Dentre os 1610 pacientes incluídos no estudo, cerca de 70% eram do sexo masculino, a idade media foi de 60 anos e o Euroscore médio foi de 6.6. Aproximadamente metade dos pacientes foram submetidos a cirurgia de ravascularização miocárdica associada a uma cirurgia de válvula. Após um seguimento de 1 ano, o desfecho primário do estudo, composto de morte cardiovascular, infarto do miocárdio não fatal, necessidade de nova revascularização ou AVC, ocorreu em 26.6% dos pacientes do grupo PI e 27.7% do grupo controle (HR 0.94, IC95% 0.78-1.14, p.=0.55). Entretanto, a área sobre a curva de troponina T em 72 horas, desfecho secundário do estudo, foi menor no grupo submetido a PI, quando comparado ao grupo controle (p=0.039).
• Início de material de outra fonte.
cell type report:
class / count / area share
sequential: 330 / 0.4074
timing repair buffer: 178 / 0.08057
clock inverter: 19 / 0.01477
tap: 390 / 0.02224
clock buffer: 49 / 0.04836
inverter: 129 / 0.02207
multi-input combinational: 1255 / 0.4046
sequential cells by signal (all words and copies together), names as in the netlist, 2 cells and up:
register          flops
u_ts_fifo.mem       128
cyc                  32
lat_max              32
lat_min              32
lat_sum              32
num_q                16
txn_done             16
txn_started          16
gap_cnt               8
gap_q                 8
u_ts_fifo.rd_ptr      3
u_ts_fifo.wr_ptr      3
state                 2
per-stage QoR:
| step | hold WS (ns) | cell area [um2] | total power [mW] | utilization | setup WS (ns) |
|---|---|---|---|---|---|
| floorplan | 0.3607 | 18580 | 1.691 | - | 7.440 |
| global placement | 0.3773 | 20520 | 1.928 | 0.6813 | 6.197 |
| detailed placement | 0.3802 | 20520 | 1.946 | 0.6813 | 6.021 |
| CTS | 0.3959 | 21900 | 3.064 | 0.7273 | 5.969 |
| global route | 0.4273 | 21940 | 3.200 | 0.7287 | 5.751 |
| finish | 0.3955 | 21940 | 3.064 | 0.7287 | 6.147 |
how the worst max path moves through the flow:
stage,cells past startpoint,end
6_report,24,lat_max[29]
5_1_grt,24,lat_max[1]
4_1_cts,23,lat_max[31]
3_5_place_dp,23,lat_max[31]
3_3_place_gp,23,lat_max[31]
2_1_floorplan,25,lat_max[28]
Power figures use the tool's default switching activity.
[src/rtl/mul_sequencer.sv]
// rtl/mul_sequencer.sv - multi-cycle MUL/IMUL sequencer around a shared 8x8 multiplier
// Optional signed support is built when IMUL_EN is defined.
module mul_sequencer #(
  parameter int DONE_HOLD = 0
) (
  input  logic        clk,
  input  logic        rst,
  input  logic        start,
  input  logic        byte_mode,
  input  logic        signed_op,
  input  logic [15:0] op_a,
  input  logic [15:0] op_b,
  output logic        busy,
  output logic        done,
  output logic [31:0] result,
  output logic        cf_of,
  output logic [7:0]  mul_a,
  output logic [7:0]  mul_b,
  input  logic [15:0] mul_p
);

  typedef enum logic [2:0] {IDLE, PP0, PP1, PP2, PP3, FIN} state_t;

  state_t      state;
  logic [15:0] a_reg, b_reg;
  logic        word_reg, neg_reg, sgn_reg;
  logic [31:0] acc;

  logic [15:0] a_mag, b_mag;
  logic        neg_in, sgn_in;
  logic [7:0]  a_lo_neg, b_lo_neg;

  // Operand magnitudes and product sign, captured at the accepting edge
  always_comb begin
    a_mag    = byte_mode ? {8'h00, op_a[7:0]} : op_a;
    b_mag    = byte_mode ? {8'h00, op_b[7:0]} : op_b;
    neg_in   = 1'b0;
    sgn_in   = 1'b0;
    a_lo_neg = -op_a[7:0];
    b_lo_neg = -op_b[7:0];
`ifdef IMUL_EN
    if (signed_op) begin
      sgn_in = 1'b1;
      if (byte_mode) begin
        neg_in = op_a[7] ^ op_b[7];
        if (op_a[7]) a_mag = {8'h00, a_lo_neg};
        if (op_b[7]) b_mag = {8'h00, b_lo_neg};
      end else begin
        neg_in = op_a[15] ^ op_b[15];
        if (op_a[15]) a_mag = -op_a;
        if (op_b[15]) b_mag = -op_b;
      end
    end
`endif
  end

`ifndef IMUL_EN
  logic unused_signed;
  assign unused_signed = signed_op ^ (^a_lo_neg) ^ (^b_lo_neg);
`endif

  logic [31:0] fin_res;
  logic [15:0] fin_lo;
  logic        fin_cf;

  always_comb begin
    fin_res = 32'h0;
    fin_lo  = 16'h0;
    fin_cf  = 1'b0;
    if (word_reg) begin
      fin_res = neg_reg ? -acc : acc;
      fin_cf  = sgn_reg ? (fin_res[31:16] != {16{fin_res[15]}})
                        : (fin_res[31:16] != 16'h0);
    end else begin
      fin_lo  = neg_reg ? -acc[15:0] : acc[15:0];
      fin_res = {16'h0, fin_lo};
      fin_cf  = sgn_reg ? (fin_lo[15:8] != {8{fin_lo[7]}})
                        : (fin_lo[15:8] != 8'h0);
    end
  end

  always_ff @(posedge clk or posedge rst) begin
    if (rst) begin
      state    <= IDLE;
      busy     <= 1'b0;
      done     <= 1'b0;
      result   <= 32'h0;
      cf_of    <= 1'b0;
      mul_a    <= 8'h0;
      mul_b    <= 8'h0;
      a_reg    <= 16'h0;
      b_reg    <= 16'h0;
      word_reg <= 1'b0;
      neg_reg  <= 1'b0;
      sgn_reg  <= 1'b0;
      acc      <= 32'h0;
    end else begin
      if (DONE_HOLD == 0) done <= 1'b0;
      case (state)
        IDLE: begin
          if (start) begin
            a_reg    <= a_mag;
            b_reg    <= b_mag;
            word_reg <= ~byte_mode;
            neg_reg  <= neg_in;
            sgn_reg  <= sgn_in;
            acc      <= 32'h0;
            mul_a    <= a_mag[7:0];
            mul_b    <= b_mag[7:0];
            busy     <= 1'b1;
            done     <= 1'b0;
            state    <= PP0;
          end
        end
        PP0: begin
          acc <= acc + {16'h0, mul_p};
          if (word_reg) begin
            mul_a <= a_reg[7:0];
            mul_b <= b_reg[15:8];
            state <= PP1;
          end else begin
            mul_a <= 8'h0;
            mul_b <= 8'h0;
            state <= FIN;
          end
        end
        PP1: begin
          acc   <= acc + {8'h0, mul_p, 8'h0};
          mul_a <= a_reg[15:8];
          mul_b <= b_reg[7:0];
          state <= PP2;
        end
        PP2: begin
          acc   <= acc + {8'h0, mul_p, 8'h0};
          mul_a <= a_reg[15:8];
          mul_b <= b_reg[15:8];
          state <= PP3;
        end
        PP3: begin
          acc   <= acc + {mul_p, 16'h0};
          mul_a <= 8'h0;
          mul_b <= 8'h0;
          state <= FIN;
        end
        FIN: begin
          result <= fin_res;
          cf_of  <= fin_cf;
          done   <= 1'b1;
          busy   <= 1'b0;
          state  <= IDLE;
        end
        default: state <= IDLE;
      endcase
    end
  end

endmodule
Acreditava-se que o precondicionamento isquêmico, por ser não invasivo e não acarretar custos adicionais, seria uma boa estratégia para cardioproteção em pacientes submetidos a cirurgia cardíaca. Entretanto, uma repercussão em desfechos clínicos não foi encontrada neste estudo de grande porte. Outros ensaios clínicos estão em andamento para avaliar populações diferentes, como por exemplo, pacientes submetidos a transplante cardíaco, com o potencial de gerar novas evidências e recomendações.